(Dataset items)
···

Source: an optimization exercise on an open RTL-to-GDS flow (aim: small area, a short achievable clock period and few clock cycles per item). Production flows keep margins and buffers that such runs may drop.
The RTL was checked by simulation tests, not by an equivalence proof against the original design.
No activity file was given, so power comes from the tool's default toggle rates.

File: flow/design.v
module csc_fa (
    input  wire a,
    input  wire b,
    input  wire c,
    output wire s,
    output wire co
);
    assign s  = a ^ b ^ c;
    assign co = (a & b) | (c & (a ^ b));
endmodule
module csc_ha (
    input  wire a,
    input  wire b,
    output wire s,
    output wire co
);
    assign s  = a ^ b;
    assign co = a & b;
endmodule
module csc_tab_r1 (
    input  wire [3:0] x,
    output wire [12:0] t
);
    assign t[0] = 16'haad5 >> x;
    assign t[1] = 16'h66cc >> x;
    assign t[2] = 16'h1e3c >> x;
    assign t[3] = 16'hfe03 >> x;
    assign t[4] = 16'hfe00 >> x;
    assign t[5] = 16'h54aa >> x;
    assign t[6] = 16'h3266 >> x;
    assign t[7] = 16'ha4b4 >> x;
    assign t[8] = 16'h926d >> x;
    assign t[9] = 16'h24b6 >> x;
    assign t[10] = 16'h38c7 >> x;
    assign t[11] = 16'hc0f8 >> x;
    assign t[12] = 16'h00ff >> x;
endmodule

···

Work to be completed –
Exact copies of all the entries above should be returned.

Task answer –
Source: an optimization exercise on an open RTL-to-GDS flow (aim: small area, a short achievable clock period and few clock cycles per item). Production flows keep margins and buffers that such runs may drop.
The RTL was checked by simulation tests, not by an equivalence proof against the original design.
No activity file was given, so power comes from the tool's default toggle rates.

File: flow/design.v
module csc_fa (
    input  wire a,
    input  wire b,
    input  wire c,
    output wire s,
    output wire co
);
    assign s  = a ^ b ^ c;
    assign co = (a & b) | (c & (a ^ b));
endmodule
module csc_ha (
    input  wire a,
    input  wire b,
    output wire s,
    output wire co
);
    assign s  = a ^ b;
    assign co = a & b;
endmodule
module csc_tab_r1 (
    input  wire [3:0] x,
    output wire [12:0] t
);
    assign t[0] = 16'haad5 >> x;
    assign t[1] = 16'h66cc >> x;
    assign t[2] = 16'h1e3c >> x;
    assign t[3] = 16'hfe03 >> x;
    assign t[4] = 16'hfe00 >> x;
    assign t[5] = 16'h54aa >> x;
    assign t[6] = 16'h3266 >> x;
    assign t[7] = 16'ha4b4 >> x;
    assign t[8] = 16'h926d >> x;
    assign t[9] = 16'h24b6 >> x;
    assign t[10] = 16'h38c7 >> x;
    assign t[11] = 16'hc0f8 >> x;
    assign t[12] = 16'h00ff >> x;
endmodule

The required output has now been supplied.